The discography of South Korean-born Australian recording artist Dami Im consists of six studio albums, seven extended plays, thirty-two singles (including two as featured artist) and two album appearances. Im began her music career as a gospel singer in Korea and independently released her debut studio album, Dream, in 2010. She was the winner on the fifth season of The X Factor Australia in 2013, and subsequently received a contract with Sony Music Australia. Im released her self-titled second studio album in November 2013, which features selected songs she performed as part of the top twelve on The X Factor. The album debuted at number one on the ARIA Albums Chart and was certified platinum by the Australian Recording Industry Association (ARIA), denoting shipments of 70,000 copies. Additionally, the album also included Im's debut single "Alive", which topped the ARIA Singles Chart and was certified platinum. She became the first X Factor Australia contestant to follow up a number one single with a number one album on the ARIA Charts.

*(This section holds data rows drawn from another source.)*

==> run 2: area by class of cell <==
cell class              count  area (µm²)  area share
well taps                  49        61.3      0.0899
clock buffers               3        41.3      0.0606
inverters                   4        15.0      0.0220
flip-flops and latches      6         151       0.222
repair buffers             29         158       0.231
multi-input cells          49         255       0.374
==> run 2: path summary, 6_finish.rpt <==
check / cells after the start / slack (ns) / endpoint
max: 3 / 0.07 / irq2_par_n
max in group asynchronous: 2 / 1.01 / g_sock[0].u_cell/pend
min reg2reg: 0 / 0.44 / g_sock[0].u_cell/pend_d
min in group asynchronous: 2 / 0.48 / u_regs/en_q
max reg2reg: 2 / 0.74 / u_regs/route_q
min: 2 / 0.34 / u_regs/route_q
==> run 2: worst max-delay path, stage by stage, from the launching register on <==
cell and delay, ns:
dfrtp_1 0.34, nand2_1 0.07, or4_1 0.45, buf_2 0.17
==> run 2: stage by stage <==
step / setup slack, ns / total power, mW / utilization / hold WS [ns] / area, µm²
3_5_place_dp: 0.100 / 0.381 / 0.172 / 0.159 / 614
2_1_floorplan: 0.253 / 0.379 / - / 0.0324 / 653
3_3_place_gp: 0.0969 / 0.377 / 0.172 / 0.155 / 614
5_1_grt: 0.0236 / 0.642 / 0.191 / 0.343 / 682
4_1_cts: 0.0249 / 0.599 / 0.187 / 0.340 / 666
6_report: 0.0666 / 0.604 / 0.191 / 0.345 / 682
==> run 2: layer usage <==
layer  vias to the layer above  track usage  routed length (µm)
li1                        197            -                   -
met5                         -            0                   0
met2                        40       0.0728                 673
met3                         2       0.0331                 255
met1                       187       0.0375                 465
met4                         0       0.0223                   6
## src/rtl/xop_pkg.sv

```systemverilog
package xop_pkg;
    localparam int WORD_W    = 15;
    localparam int ADDR_W    = 12;
    localparam int OPC_LSB   = 9;                 // word bit 10
    localparam int OPC_W     = WORD_W - OPC_LSB;  // bits 15..10
    localparam int BASE_W    = 3;
    localparam int QTR_W     = 2;
    localparam int BASE_N    = 1 << BASE_W;
    localparam int QTR_N     = 1 << QTR_W;
    localparam int NUM_INSTR = 30;

    typedef enum logic [4:0] {
        I_JUMP   = 5'd0,  I_EXTEND = 5'd1,  I_CSKIP  = 5'd2,  I_JUMPF  = 5'd3,
        I_DADD   = 5'd4,  I_LINK   = 5'd5,  I_INCR   = 5'd6,  I_ADDS   = 5'd7,
        I_LOADA  = 5'd8,  I_LOADC  = 5'd9,  I_INDEX  = 5'd10, I_DXCH   = 5'd11,
        I_STORE  = 5'd12, I_XCH    = 5'd13, I_ADD    = 5'd14, I_MASK   = 5'd15,
        I_CHIN   = 5'd16, I_CHOUT  = 5'd17, I_DIV    = 5'd18, I_BRZ    = 5'd19,
        I_MSUB   = 5'd20, I_QXCH   = 5'd21, I_AUG    = 5'd22, I_DIM    = 5'd23,
        I_DLOADA = 5'd24, I_DLOADC = 5'd25, I_XINDEX = 5'd26, I_SUB    = 5'd27,
        I_BRNEG  = 5'd28, I_MUL    = 5'd29
    } instr_e;

    typedef enum logic {
        ST_BASE  = 1'b0,
        ST_EXTRA = 1'b1
    } ext_state_e;
endpackage

```

## src/rtl/xop_field_reg.sv

```systemverilog
module xop_field_reg
    import xop_pkg::*;
(
    input  logic                clk,
    input  logic                rst_n,
    input  logic                load_i,
    input  logic [WORD_W-1:0]   word_i,
    output logic [OPC_W-1:0]    opc_o,
    output logic [ADDR_W-1:0]   addr_o
);
    logic [OPC_W-1:0]  opc_q;
    logic [ADDR_W-1:0] addr_q;

    always_ff @(posedge clk or negedge rst_n) begin
        if (!rst_n) begin
            opc_q  <= '0;
            addr_q <= '0;
        end else if (load_i) begin
            opc_q  <= word_i[WORD_W-1:OPC_LSB];
            addr_q <= word_i[ADDR_W-1:0];
        end
    end

    assign opc_o  = opc_q;
    assign addr_o = addr_q;

    a_r2_opc_load: assert property (@(posedge clk) disable iff (!rst_n)
        load_i |=> (opc_o == $past(word_i[WORD_W-1:OPC_LSB])));
    a_r2_addr_hold: assert property (@(posedge clk) disable iff (!rst_n)
        !load_i |=> $stable(addr_o));
endmodule

```

## src/rtl/xop_stage1.sv

```systemverilog
module xop_stage1
    import xop_pkg::*;
(
    input  logic [OPC_W-1:0]  opc_i,
    output logic [BASE_N-1:0] base_o,
    output logic [QTR_N-1:0]  qtr_o
);
    logic [BASE_W-1:0] base_f;
    logic [QTR_W-1:0]  qtr_f;

    assign base_f = opc_i[OPC_W-1 -: BASE_W];
    assign qtr_f  = opc_i[OPC_W-BASE_W-1 -: QTR_W];

    for (genvar k = 0; k < BASE_N; k++) begin : g_base
        assign base_o[k] = (base_f == BASE_W'(k));
    end
    for (genvar k = 0; k < QTR_N; k++) begin : g_qtr
        assign qtr_o[k] = (qtr_f == QTR_W'(k));
    end
endmodule

```

## src/rtl/xop_stage2.sv

```systemverilog
module xop_stage2
    import xop_pkg::*;
#(
    parameter logic [ADDR_W-1:0] EXT_ADDR = ADDR_W'(6)
) (
    input  logic [BASE_N-1:0]    base_i,
    input  logic [QTR_N-1:0]     qtr_i,
    input  logic                 chan_i,
    input  logic                 ext_i,
    input  logic [ADDR_W-1:0]    addr_i,
    output logic [NUM_INSTR-1:0] sel_o,
    output logic                 is_extend_o,
    output logic                 is_index_o
);
    logic at_ext;
    logic bs;
    logic xs;

    assign at_ext = (addr_i == EXT_ADDR);
    assign bs     = ~ext_i;
    assign xs     = ext_i;

    always_comb begin
        sel_o = '0;
        // base set
        sel_o[I_JUMP]   = bs & base_i[0] & ~at_ext;
        sel_o[I_EXTEND] = bs & base_i[0] &  at_ext;
        sel_o[I_CSKIP]  = bs & base_i[1] &  qtr_i[0];
        sel_o[I_JUMPF]  = bs & base_i[1] & ~qtr_i[0];
        for (int k = 0; k < QTR_N; k++) begin
            sel_o[int'(I_DADD) + k]  = bs & base_i[2] & qtr_i[k];
            sel_o[int'(I_INDEX) + k] = bs & base_i[5] & qtr_i[k];
            sel_o[int'(I_MSUB) + k]  = xs & base_i[2] & qtr_i[k];
        end
        sel_o[I_LOADA]  = bs & base_i[3];
        sel_o[I_LOADC]  = bs & base_i[4];
        sel_o[I_ADD]    = bs & base_i[6];
        sel_o[I_MASK]   = bs & base_i[7];
        // extracode set
        sel_o[I_CHIN]   = xs & base_i[0] & ~chan_i;
        sel_o[I_CHOUT]  = xs & base_i[0] &  chan_i;
        sel_o[I_DIV]    = xs & base_i[1] &  qtr_i[0];
        sel_o[I_BRZ]    = xs & base_i[1] & ~qtr_i[0];
        sel_o[I_DLOADA] = xs & base_i[3];
        sel_o[I_DLOADC] = xs & base_i[4];
        sel_o[I_XINDEX] = xs & base_i[5] & qtr_i[0];
        sel_o[I_SUB]    = xs & base_i[5] & qtr_i[1];
        sel_o[I_BRNEG]  = xs & ((base_i[5] & (qtr_i[2] | qtr_i[3])) | base_i[6]);
        sel_o[I_MUL]    = xs & base_i[7];
    end

    assign is_extend_o = sel_o[I_EXTEND];
    assign is_index_o  = sel_o[I_INDEX] | sel_o[I_XINDEX];
endmodule

```

## src/rtl/xop_ext_fsm.sv

```systemverilog
module xop_ext_fsm
    import xop_pkg::*;
(
    input  logic clk,
    input  logic rst_n,
    input  logic end_i,
    input  logic is_extend_i,
    input  logic is_index_i,
    output logic ext_o,
    output logic inhibit_o
);
    ext_state_e state_q, state_d;

    always_comb begin
        state_d = state_q;
        if (end_i) begin
            unique case (state_q)
                ST_BASE: begin
                    if (is_extend_i)     state_d = ST_EXTRA;  // GO_EXTRA
                    else if (is_index_i) state_d = ST_BASE;   // KEEP
                    else                 state_d = ST_BASE;   // GO_BASE
                end
                ST_EXTRA: begin
                    if (is_index_i)      state_d = ST_EXTRA;  // KEEP
                    else                 state_d = ST_BASE;   // GO_BASE
                end
                default:                 state_d = ST_BASE;
            endcase
        end
    end

    always_ff @(posedge clk or negedge rst_n) begin
        if (!rst_n) state_q <= ST_BASE;
        else        state_q <= state_d;
    end

    always_comb begin
        ext_o     = (state_q == ST_EXTRA);
        inhibit_o = (state_q == ST_EXTRA);
    end

    a_r7_set_on_extend: assert property (@(posedge clk) disable iff (!rst_n)
        (end_i && is_extend_i) |=> ext_o);
    a_r10_clear_on_end: assert property (@(posedge clk) disable iff (!rst_n)
        (end_i && !is_extend_i && !is_index_i) |=> !ext_o);
    a_r10_index_keeps: assert property (@(posedge clk) disable iff (!rst_n)
        (end_i && is_index_i) |=> $stable(ext_o));
    a_r13_no_end_stable: assert property (@(posedge clk) disable iff (!rst_n)
        !end_i |=> $stable(ext_o));
endmodule

```

## src/rtl/xop_decoder.sv

```systemverilog
module xop_decoder
    import xop_pkg::*;
#(
    parameter logic [ADDR_W-1:0] EXT_ADDR = ADDR_W'(6)
) (
    input  logic                 clk,
    input  logic                 rst_n,
    input  logic                 new_instr_i,
    input  logic                 end_instr_i,
    input  logic [WORD_W-1:0]    word_i,
    output logic [ADDR_W-1:0]    addr_o,
    output logic [BASE_N-1:0]    base_o,
    output logic [QTR_N-1:0]     quarter_o,
    output logic [NUM_INSTR-1:0] instr_o,
    output logic                 ext_o,
    output logic                 irq_inhibit_o
);
    logic [OPC_W-1:0] opc;
    logic             is_extend;
    logic             is_index;

    xop_field_reg u_field (
        .clk    (clk),
        .rst_n  (rst_n),
        .load_i (new_instr_i),
        .word_i (word_i),
        .opc_o  (opc),
        .addr_o (addr_o)
    );

    xop_stage1 u_stage1 (
        .opc_i  (opc),
        .base_o (base_o),
        .qtr_o  (quarter_o)
    );

    xop_stage2 #(.EXT_ADDR(EXT_ADDR)) u_stage2 (
        .base_i      (base_o),
        .qtr_i       (quarter_o),
        .chan_i      (opc[0]),
        .ext_i       (ext_o),
        .addr_i      (addr_o),
        .sel_o       (instr_o),
        .is_extend_o (is_extend),
        .is_index_o  (is_index)
    );

    xop_ext_fsm u_fsm (
        .clk         (clk),
        .rst_n       (rst_n),
        .end_i       (end_instr_i),
        .is_extend_i (is_extend),
        .is_index_i  (is_index),
        .ext_o       (ext_o),
        .inhibit_o   (irq_inhibit_o)
    );

    a_r12_one_select: assert property (@(posedge clk) disable iff (!rst_n)
        $onehot(instr_o));
    a_r3_base_onehot: assert property (@(posedge clk) disable iff (!rst_n)
        $onehot(base_o) && $onehot(quarter_o));
    a_r6_extend_addr: assert property (@(posedge clk) disable iff (!rst_n)
        (base_o[0] && !ext_o && addr_o == EXT_ADDR) |-> instr_o[I_EXTEND]);
    a_r9_channel_set: assert property (@(posedge clk) disable iff (!rst_n)
        (base_o[0] && ext_o) |-> (instr_o[I_CHIN] || instr_o[I_CHOUT]));
endmodule

```
### config.mk
export PLATFORM = sky130hd
export DESIGN_NAME = fdh_xfer_master
export DESIGN_NICKNAME = d
export VERILOG_FILES = /design/src/rtl/fdh_pkg.sv /design/src/rtl/fdh_status_eval.sv /design/src/rtl/fdh_pacer.sv /design/src/rtl/fdh_retry_ctr.sv /design/src/rtl/fdh_xfer_master.sv
export SDC_FILE = /design/constraint.sdc
export NUM_CORES = 1
export LEC_CHECK = 0
export ABC_AREA = 1
export BUFFER_PORTS_ARGS = -buffer_cell sky130_fd_sc_hd__clkbuf_2
export CORE_MARGIN = 3
export CORE_UTILIZATION = 42
export DETAILED_ROUTE_END_ITERATION = 6
export PLACE_DENSITY = 0.67
export SLEW_MARGIN = 20
export SYNTH_ARGS = -nofsm -noshare
export SYNTH_HDL_FRONTEND = slang
export SYNTH_SLANG_ARGS = --single-unit
### constraint.sdc
create_clock -name clk -period 2.8 [get_ports clk]
set_input_delay 0.14 -clock clk [delete_from_list [all_inputs] [get_ports clk]]
set_output_delay 0.14 -clock clk [all_outputs]
set_load 0.1 [all_outputs]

In January 2014, Im collaborated with Jessica Mauboy, Justice Crew, Nathaniel Willemse, Samantha Jade and Taylor Henderson on a cover of "I Am Australian" to coincide with the Australia Day celebrations. Their cover peaked at number 51 on the ARIA Singles Chart. Im's third studio album Heart Beats was released in October 2014. The album was preceded by its first two singles "Super Love" and "Gladiator", both of which peaked at number 11 on the ARIA Singles Chart. Upon its release, Heart Beats debuted at number seven on the ARIA Albums Chart and became Im's second top-ten album.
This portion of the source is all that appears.